Virtual reality is science fiction, but we have lots of existing technologies that provide us with artificial substitutes for real experience and real action.
We create technology to satisfy our desires: to make it easier to get what we want. This creates new problems. When something is too easy to get, we tend to overindulge in it, or we eliminate the physical and mental exercise that we used to get by pursuing it. To make matters worse, technology can give us artificial substitutes for the natural objects of our desires.
Emotions are there to make you work hard to get things that are normally hard to get. In an environment where the objects of desire are abundant or fake, our emotions are detached from their functions.
There is a very old technology that can satisfy any desire: opium.
Opium is the ultimate blue pill. If you take an opiate drug, such as heroin, your desires are erased. Anxiety, discomfort, hunger and lust all fade away. You feel warm and fuzzy.
The feeling doesn’t last, however. When the drug is metabolized, your desires come back, and then you feel bad. You want another hit. Taking the drug can become a substitute for functional behaviors, such as eating. It is easier to just take a pill than solve all the little problems of life, such as making dinner.

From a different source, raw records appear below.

Context: an optimization exercise on an open-source flow, tuned for small area, a short achievable clock period and few clock cycles per item. The choices shown serve that exercise and are no tape-out recipe.
Only simulation tests tie the RTL to the original design; equivalence was not proved.
Power and IR drop assume default switching activity.

==> fjord <==
==> flow/design.v <==
module cobbler_xu (
    input  wire        clk,
    input  wire        rst,
    input  wire        in_valid,
    output wire        in_ready,
    input  wire [31:0] in_insn,
    input  wire [31:0] in_pc,
    input  wire [31:0] in_a,
    input  wire [31:0] in_b,
    output wire        out_valid,
    input  wire        out_ready,
    output wire [31:0] out_result,
    output wire        out_wen,
    output wire [3:0]  out_rd,
    output wire [31:0] out_npc,
    output wire        out_trap,
    output wire [3:0]  out_cause,
    output wire [31:0] out_eaddr
);
    integer i;
    wire [5:0]  i_op    = in_insn[31:26];
    wire [13:0] i_fn    = in_insn[13:0];
    wire [4:0]  i_f     = i_fn[4:0];
    wire        i_fok   = (i_fn[13:5] == 9'd0);
    wire        i_alu   = (i_op == 6'h00);
    wire        i_rb0   = (in_insn[17:14] == 4'd0);
    wire i_add   = i_alu && i_fok && i_f == 5'd0;
    wire i_sub   = i_alu && i_fok && i_f == 5'd1;
    wire i_and   = i_alu && i_fok && i_f == 5'd2;
    wire i_or    = i_alu && i_fok && i_f == 5'd3;
    wire i_xor   = i_alu && i_fok && i_f == 5'd4;
    wire i_shl   = i_alu && i_fok && i_f == 5'd5;
    wire i_shr   = i_alu && i_fok && i_f == 5'd6;
    wire i_sra   = i_alu && i_fok && i_f == 5'd7;
    wire i_slt   = i_alu && i_fok && i_f == 5'd8;
    wire i_sltu  = i_alu && i_fok && i_f == 5'd9;
    wire i_mul   = i_alu && i_fok && i_f == 5'd10;
    wire i_mulhu = i_alu && i_fok && i_f == 5'd11;
    wire i_mulhs = i_alu && i_fok && i_f == 5'd12;
    wire i_divu  = i_alu && i_fok && i_f == 5'd13;
    wire i_remu  = i_alu && i_fok && i_f == 5'd14;
    wire i_min   = i_alu && i_fok && i_f == 5'd15;
    wire i_max   = i_alu && i_fok && i_f == 5'd16;
    wire i_clz   = i_alu && i_fok && i_f == 5'd17;
    wire i_popc  = i_alu && i_fok && i_f == 5'd18;
    wire i_bswp  = i_alu && i_fok && i_f == 5'd19;
    wire i_addi  = (i_op == 6'h01);
    wire i_andi  = (i_op == 6'h02);
    wire i_ori   = (i_op == 6'h03);
    wire i_xori  = (i_op == 6'h04);
    wire i_slti  = (i_op == 6'h05);
    wire i_shfti = (i_op == 6'h06);
    wire i_lui   = (i_op == 6'h07);
    wire i_br    = (i_op[5:3] == 3'b010) && (i_op[2:1] != 2'b11);
    wire i_jal   = (i_op == 6'h16);
    wire i_jalr  = (i_op == 6'h17);
    wire [1:0] i_shk = in_insn[6:5];
    wire i_illegal =
        (i_alu && (!i_fok || i_f > 5'd19 || ((i_clz || i_popc || i_bswp) && !i_rb0))) ||
        (i_shfti && (in_insn[17:7] != 11'd0 || i_shk == 2'd3)) ||
        (i_lui && in_insn[21:18] != 4'd0) ||
        !(i_alu || i_addi || i_andi || i_ori || i_xori || i_slti || i_shfti || i_lui ||
          i_br || i_jal || i_jalr);
    wire [3:0] i_rd  = i_jal ? 4'd15 : in_insn[25:22];
    wire i_wen   = !i_br && (i_rd != 4'd0);
    reg [5:0] i_clza, i_clzb, i_popcnt;
    wire [5:0] i_dsh = i_clzb - i_clza;
    always @(*) begin
        i_clza = 6'd32;
        for (i = 0; i < 32; i = i + 1)
            if (in_a[i]) i_clza = 6'd31 - i[5:0];
        i_clzb = 6'd32;
        for (i = 0; i < 32; i = i + 1)
            if (in_b[i]) i_clzb = 6'd31 - i[5:0];
        i_popcnt = 6'd0;
        for (i = 0; i < 32; i = i + 1)
            i_popcnt = i_popcnt + {5'd0, in_a[i]};
    end
    reg        v1_q;
    reg [31:0] insn_q, pc_q, a_q, b_q;
    reg [3:0]  rd_d;
    reg        ill_d, wen_d;
    reg        mul_d, mulhs_d, mullo_d, div_d, divu_d;
    reg        sub_d, useb_d, logb_d;        
    reg        s_sum, s_and, s_or, s_xor, s_sh, s_slt, s_sltu, s_mm, mmx_d;
    reg        s_clz, s_popc, s_bswp, s_lui, s_pc4;
    reg        sh_l_d, sh_a_d, shb_d;        
    reg        jal_d, jalr_d;
    reg [2:0]  brk_d;
    reg [5:0]  clza_d, popc_d, dsh_d;
    reg        bz_d, dq_d;             
    reg        ov_q, trap_q, wen_q, align_q;
    reg [3:0]  rd_q;
    reg [31:0] r_q;            
    reg [31:0] n_q;            
    assign out_valid  = ov_q;
    assign out_trap   = trap_q;
    assign out_wen    = wen_q;
    assign out_rd     = rd_q;
    assign out_result = r_q;
    assign out_eaddr  = r_q;
    assign out_npc    = n_q;
    assign out_cause  = {2'b00, align_q, 1'b1};
    localparam [1:0] M_IDLE = 2'd0, M_MUL = 2'd1, M_DITER = 2'd3;
    reg [1:0]  mode_q;         
    reg [4:0]  cnt_q;          
    reg        mx_q;           
    reg        mp_q;           
    wire [31:0] a  = a_q;
    wire [31:0] b  = b_q;
    wire [31:0] pc = pc_q;
    wire [17:0] imm18 = insn_q[17:0];
    wire [25:0] imm26 = insn_q[25:0];
    wire        d_iter  = (mode_q == M_DITER);
    wire [31:0] simm  = {{14{imm18[17]}}, imm18};
    wire [31:0] opnd  = useb_d ? b : simm;
    wire [32:0] add_a = d_iter ? {r_q, a[cnt_q]} : {1'b0, a};
    wire [33:0] sum   = {1'b0, add_a} + {1'b1, sub_d ? ~opnd : opnd} + {33'd0, sub_d};
    wire        lt_u  = !sum[33];
    wire        lt_s  = (a[31] ^ opnd[31]) ? a[31] : sum[31];
    wire        eq    = (sum[31:0] == 32'd0);     
    wire [4:0]  shamt = div_d ? dsh_d[4:0] : (shb_d ? b[4:0] : imm18[4:0]);
    reg  [31:0] a_rev, sh_out;
    always @(*) begin
        for (i = 0; i < 32; i = i + 1)
            a_rev[i] = a[31 - i];
    end
    wire [31:0] sh_in  = sh_l_d ? a_rev : a;
    wire [32:0] sh_x   = {sh_a_d & a[31], sh_in};
    wire [32:0] sh_r   = $signed(sh_x) >>> shamt;
    always @(*) begin
        for (i = 0; i < 32; i = i + 1)
            sh_out[i] = sh_l_d ? sh_r[31 - i] : sh_r[i];
    end
    wire [31:0] pc4   = pc + 32'd4;
    wire [31:0] boff  = jal_d ? {{4{imm26[25]}}, imm26, 2'b00} : {{12{imm18[17]}}, imm18, 2'b00};
    wire [31:0] ptgt  = pc + boff;
    wire [31:0] lopnd = logb_d ? b : {14'd0, imm18};
    reg [31:0] res;
    always @(*) begin
        res = 32'd0;
        if (s_sum)  res = res | sum[31:0];
        if (s_and)  res = res | (a & lopnd);
        if (s_or)   res = res | (a | lopnd);
        if (s_xor)  res = res | (a ^ lopnd);
        if (s_sh)   res = res | sh_out;
        if (s_slt)  res = res | {31'd0, lt_s};
        if (s_sltu) res = res | {31'd0, lt_u};
        if (s_mm)   res = res | ((lt_s ^ mmx_d) ? a : b);
        if (s_clz)  res = res | {26'd0, clza_d};
        if (s_popc) res = res | {26'd0, popc_d};
        if (s_bswp) res = res | {a[7:0], a[15:8], a[23:16], a[31:24]};
        if (s_lui)  res = res | {imm18, 14'd0};
        if (s_pc4)  res = res | pc4;
    end
    reg taken;
    always @(*) begin
        case (brk_d)
            3'd0: taken = eq;
            3'd1: taken = !eq;
            3'd2: taken = lt_s;
            3'd3: taken = !lt_s;
            3'd4: taken = lt_u;
            3'd5: taken = !lt_u;
            3'd6: taken = 1'b0;
            default: taken = 1'b1;
        endcase
    end
    wire        align  = jalr_d && (sum[1:0] != 2'b00);
    wire        trap   = ill_d | align;
    wire [31:0] tgt    = jalr_d ? sum[31:0] : ptgt;
    wire [31:0] npc    = trap ? pc : (taken ? tgt : pc4);
    wire [31:0] rval   = ill_d ? insn_q : (align ? sum[31:0] : res);
    localparam MW = 42;
    wire        m_busy  = (mode_q == M_MUL);
    wire        m_last  = m_busy && cnt_q[1:0] == 2'd3;
    wire        m_sgn   = mulhs_d;
    wire [32:0] m_a     = {m_sgn & a[31], a};
    wire [7:0]  m_bd    = b[7:0];
    wire [8:0]  m_bx    = {m_bd, mp_q};
    wire [32:0] m_acc   = m_busy ? {mx_q, r_q} : 33'd0;
    reg  [MW-1:0] m_rows [0:3];
    reg  [3:0]    m_neg;
    integer t;
    always @(*) begin
        for (t = 0; t < 4; t = t + 1) begin : m_row
            reg b0, b1, b2, one, two, neg;
            reg [34:0] m, v;
            b0  = m_bx[2*t];
            b1  = m_bx[2*t+1];
            b2  = m_bx[2*t+2];
            neg = b2 & !(b1 & b0);
            one = b1 ^ b0;
            two = (b2 & !b1 & !b0) | (!b2 & b1 & b0);
            m   = one ? {{2{m_a[32]}}, m_a} : (two ? {m_a[32], m_a, 1'b0} : 35'd0);
            v   = neg ? ~m : m;
            m_neg[t]  = neg;
            m_rows[t] = {{(MW-35){1'b0}}, ~v[34], v[33:0]} << (2*t);
            if (t > 0)
                m_rows[t][2*t-2] = m_neg[t-1];
        end
        m_rows[0][41] = 1'b1;
        m_rows[0][39] = 1'b1;
        m_rows[0][37] = 1'b1;
        m_rows[0][35] = 1'b1;
    end
    wire [MW-1:0] m_c   = {{(MW-35){1'b0}}, ~m_acc[32], m_acc[32], m_acc[32:0]};
    wire [MW-1:0] m_r16 = {((m_last & !m_sgn & m_bd[7]) ? {1'b0, m_a} : 34'd0), 1'b0, m_neg[3], 6'd0};
    wire [MW-1:0] m_s   = m_c + m_rows[0] + m_rows[1] + m_rows[2] + m_rows[3] + m_r16;
    wire [31:0] m_lo    = {m_s[7:0], b[31:8]};
    wire        d_fits  = sum[33];
    wire [31:0] d_rem   = d_fits ? sum[31:0] : add_a[31:0];
    wire [31:0] d_quo   = {n_q[30:0], d_fits};
    wire        d_last  = d_iter && cnt_q == 5'd0;
    wire [31:0] d_qres  = d_iter ? d_quo : (bz_d ? 32'hFFFF_FFFF : 32'd0);
    wire [31:0] d_rres  = d_iter ? d_rem : a;
    wire [31:0] d_res   = divu_d ? d_qres : d_rres;
    wire idle    = (mode_q == M_IDLE);
    wire multi   = mul_d || (div_d && !dq_d);
    wire free    = !ov_q || out_ready;
    wire move    = v1_q && free && (idle ? !multi : (m_last || d_last));
    wire start   = v1_q && idle && multi && free;
    wire m_iter  = m_busy || (start && mul_d);
    assign in_ready = !v1_q || move;
    wire        x_trap  = trap;
    wire        x_wen   = wen_d && !trap;
    always @(posedge clk) begin
        if (rst) begin
            v1_q   <= 1'b0;
            ov_q   <= 1'b0;
            mode_q <= M_IDLE;
        end else begin
            if (in_ready)
                v1_q <= in_valid;
            if (move)
                mode_q <= M_IDLE;
            else if (start)
                mode_q <= mul_d ? M_MUL : M_DITER;
            if (move)
                ov_q <= 1'b1;
            else if (out_ready)
                ov_q <= 1'b0;
        end
    end
    always @(posedge clk) begin
        if (in_ready) begin
            insn_q  <= in_insn;
            pc_q    <= in_pc;
            a_q     <= in_a;
            b_q     <= in_b;
            rd_d    <= i_rd;
            ill_d   <= i_illegal;
            wen_d   <= i_wen;
            mul_d   <= i_mul | i_mulhu | i_mulhs;
            mulhs_d <= i_mulhs;
            mullo_d <= i_mul;
            div_d   <= i_divu | i_remu;
            divu_d  <= i_divu;
            sub_d   <= !(i_add || i_addi || i_jalr);
            useb_d  <= i_alu || i_br;
            logb_d  <= i_alu;
            s_sum   <= i_add || i_sub || i_addi;
            s_and   <= i_and || i_andi;
            s_or    <= i_or || i_ori;
            s_xor   <= i_xor || i_xori;
            s_sh    <= i_shl || i_shr || i_sra || i_shfti;
            s_slt   <= i_slt || i_slti;
            s_sltu  <= i_sltu;
            s_mm    <= i_min || i_max;
            mmx_d   <= i_max;
            s_clz   <= i_clz;
            s_popc  <= i_popc;
            s_bswp  <= i_bswp;
            s_lui   <= i_lui;
            s_pc4   <= i_jal || i_jalr;
            sh_l_d  <= i_shl || (i_shfti && i_shk == 2'd0);
            sh_a_d  <= i_sra || (i_shfti && i_shk == 2'd2);
            shb_d   <= i_alu;
            jal_d   <= i_jal;
            jalr_d  <= i_jalr;
            brk_d   <= i_br ? i_op[2:0] : ((i_jal || i_jalr) ? 3'd7 : 3'd6);
            clza_d  <= i_clza;
            popc_d  <= i_popcnt;
            dsh_d   <= i_dsh;
            bz_d    <= (in_b == 32'd0);
            dq_d    <= (in_b == 32'd0) || i_dsh[5];
        end else if (m_iter) begin
            b_q     <= m_lo;
        end
        if (start)
            cnt_q <= mul_d ? 5'd1 : dsh_d[4:0];
        else if (m_busy)
            cnt_q <= cnt_q + 5'd1;
        else if (d_iter)
            cnt_q <= cnt_q - 5'd1;
        mx_q <= m_s[40];
        mp_q <= m_iter && !m_last && m_bd[7];
        if (move) begin
            trap_q  <= x_trap;
            align_q <= !ill_d;
            wen_q   <= x_wen;
            rd_q    <= rd_d;
        end
        if (m_iter)
            r_q <= (m_last && mullo_d) ? m_lo : m_s[39:8];
        else if (move)
            r_q <= div_d ? d_res : rval;
        else if (start)
            r_q <= {1'b0, sh_out[31:1]};
        else if (d_iter)
            r_q <= d_rem;
        if (move)
            n_q <= npc;
        else if (start)
            n_q <= 32'd0;
        else if (d_iter)
            n_q <= d_quo;
    end
endmodule
==> flow/flow/run.sh <==
#!/bin/bash
# The standard layout, with the port buffers that global placement adds
# taken as the smallest plain buffer instead of a delay cell.
set -euo pipefail
bash standard.sh "BUFFER_PORTS_ARGS=-buffer_cell sky130_fd_sc_hd__buf_1" finish > standard.log 2>&1
==> flow/standard.sh <==
#!/bin/bash
# synth_recipe.tcl (not shown) runs the flow's synth.tcl, then flattens the netlist and writes it again
# the make line also repeats each setting of config.mk as NAME=value (left out here)
make -C /OpenROAD-flow-scripts/flow DESIGN_CONFIG=/design/flow/config.mk WORK_HOME=/design/flow/orfs CLKGATE_MAP_FILE= SYNTH_SCRIPT=/design/flow/synth_recipe.tcl "${@:-finish}"
==> flow/config.mk <==
export PLATFORM = sky130hd
export DESIGN_NAME = cobbler_xu
export DESIGN_NICKNAME = cobbler_xu
export VERILOG_FILES = /design/flow/design.v
export SDC_FILE = /design/flow/constraint.sdc
export NUM_CORES = 4
export LEC_CHECK = 0
export CAP_MARGIN = 10
export CORE_MARGIN = 2
export CORE_UTILIZATION = 50
export CTS_BUF_LIST = sky130_fd_sc_hd__clkbuf_8
export PLACE_DENSITY = 0.7
export SETUP_SLACK_MARGIN = 5
export SLEW_MARGIN = 10
==> flow/constraint.sdc <==
create_clock -name core_clock -period 12.0 [get_ports {clk}]
set_input_delay 2.4000 -clock core_clock [delete_from_list [all_inputs] [get_ports {clk}]]
set_output_delay 2.4000 -clock core_clock [all_outputs]
set_load 0.01 [all_outputs]
==> pepper: changes against fjord <==
--- a/flow/design.v
+++ b/flow/design.v
@@ -83,8 +83,8 @@
     reg        mul_d, mulhs_d, mullo_d, div_d, divu_d;
     reg        sub_d, useb_d, logb_d;        
-    reg        s_sum, s_and, s_or, s_xor, s_sh, s_slt, s_sltu, s_mm, mmx_d;
+    reg        s_sum, s_and, s_or, s_xor, s_sh, s_slt, s_sltu, s_min, s_max;
     reg        s_clz, s_popc, s_bswp, s_lui, s_pc4;
     reg        sh_l_d, sh_a_d, shb_d;        
-    reg        jal_d, jalr_d;
+    reg        br_d, jal_d, jalr_d;
     reg [2:0]  brk_d;
     reg [5:0]  clza_d, popc_d, dsh_d;
@@ -119,5 +119,5 @@
     wire        lt_u  = !sum[33];
     wire        lt_s  = (a[31] ^ opnd[31]) ? a[31] : sum[31];
-    wire        eq    = (sum[31:0] == 32'd0);     
+    wire        eq    = (a == b);
     wire [4:0]  shamt = div_d ? dsh_d[4:0] : (shb_d ? b[4:0] : imm18[4:0]);
     reg  [31:0] a_rev, sh_out;
@@ -147,5 +147,6 @@
         if (s_slt)  res = res | {31'd0, lt_s};
         if (s_sltu) res = res | {31'd0, lt_u};
-        if (s_mm)   res = res | ((lt_s ^ mmx_d) ? a : b);
+        if (s_min)  res = res | (lt_s ? a : b);
+        if (s_max)  res = res | (lt_s ? b : a);
         if (s_clz)  res = res | {26'd0, clza_d};
         if (s_popc) res = res | {26'd0, popc_d};
@@ -267,6 +268,6 @@
             s_slt   <= i_slt || i_slti;
             s_sltu  <= i_sltu;
-            s_mm    <= i_min || i_max;
-            mmx_d   <= i_max;
+            s_min   <= i_min;
+            s_max   <= i_max;
             s_clz   <= i_clz;
             s_popc  <= i_popc;
@@ -277,4 +278,5 @@
             sh_a_d  <= i_sra || (i_shfti && i_shk == 2'd2);
             shb_d   <= i_alu;
+            br_d    <= i_br;
             jal_d   <= i_jal;
             jalr_d  <= i_jalr;
ABC_AREA = 1   (was default)
CORE_UTILIZATION = 30   (was 50)
CTS_BUF_LIST = default   (was sky130_fd_sc_hd__clkbuf_8)
PLACE_DENSITY = default   (was 0.7)
==> qor summary <==
Run status: pepper complete, but fails checks; fjord finished clean
Violated checks: pepper capacitance limit, slew limit; fjord -
Yosys cell types: pepper 63; fjord 100
Post-Syn Instances: pepper 5134; fjord 4166
Core occupancy in the finished layout: pepper 33.24%; fjord 55.55%
Full die area: pepper 119600 sq um; fjord 72640 sq um
Leakage component of the power: pepper 17.38 nW; fjord 16.49 nW
H-tree depth: pepper 1; fjord 2
Area share of the leading cell type in the synthesized netlist: pepper 22.10%; fjord 21.98%
Cell depth of the worst flop-to-flop path: pepper 20; fjord 23
Min Tclk post-route: pepper 6.859 ns; fjord 7.073 ns
Post-Route Skew: pepper 0.03647 ns; fjord 0.05977 ns
DRT iter0 DRCs: pepper 5105; fjord 5894
Total design power: pepper 12.92 mW; fjord 13.42 mW
Power of the clock network: pepper 0.992 mW; fjord 1.07 mW
Combinational share of power: pepper 80.5%; fjord 80.4%
Clock buffers created by TritonCTS: pepper 29; fjord 49
Relative contribution of sequential cells to total power: pepper 11.8%; fjord 11.6%
Testbench counts of fjord, summed over its fixed seeds: cycles 33,851, items 24,000.
Testbench counts of pepper, summed over its fixed seeds: cycles 33,851, items 24,000.

## re-timing with driven ports
The flow's constraints put no driver on any port. The routed layouts listed below were extracted and timed again, unchanged, in two steps.
Step 1: set_driving_cell puts a clkbuf_16 on clk and a buf_2 on each other input, an assumption about the parent block.
Step 2 also shifts input and output timing later by t, the mid clock arrival at the registers, as if the neighbouring blocks saw the same clock.
Three values: no drivers, after step 1, after step 2; two values: the first two.
run | shift t [ns] | setup WS [ns] | clock arrival spread, ns | worst slew at a driven data input, ns
fjord | 0.750 | 4.927 / 4.927 / 4.815 | 0.059 / 0.059 | 0.06
pepper | 0.689 | 5.141 / 5.141 / 4.958 | 0.037 / 0.037 | 0.06
The setup slack of pepper, which loses most, moves by 0.000 ns with the drivers and by -0.183 ns with both steps.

In a way, information technology is similar to opiate drugs. It is an artificial substitute for real experience. Pornography, computer games and social media are the equivalent of junk food for our brains. They are junk information. We get addicted to these easy substitutes for real experiences. We did not evolve in a world where we could get any kind of information on demand. Now that we have that ability, we are not using it wisely.
Birth control is another technology that detaches our desires from their functions, and thus makes them easier to satisfy. The function of sex is to make babies. Birth control makes sex much cheaper energetically, because you don’t have to take care of a child for 18 years afterward. Birth control makes sex into a simulation. It feels like real sex, but it lacks the function of real sex: reproduction.
These days, instead of having kids, people buy cute little dogs that resemble human children. Their cute little faces are designed to plug into our parental instincts. That is a type of biotechnology, and again an old-fashioned one. Puppies and poppies are both addictive substances.
More and more, we are immersed in illusions, pursuing fantasies, detached from reality, and detached from each other. We are already in a futuristic dystopia, a Matrix of our choosing. It feels like progress, but we are just spinning our wheels.
Deciding how we should use technology is not a problem that technology can solve. It is a problem of values. The big problems of the future are philosophical and political.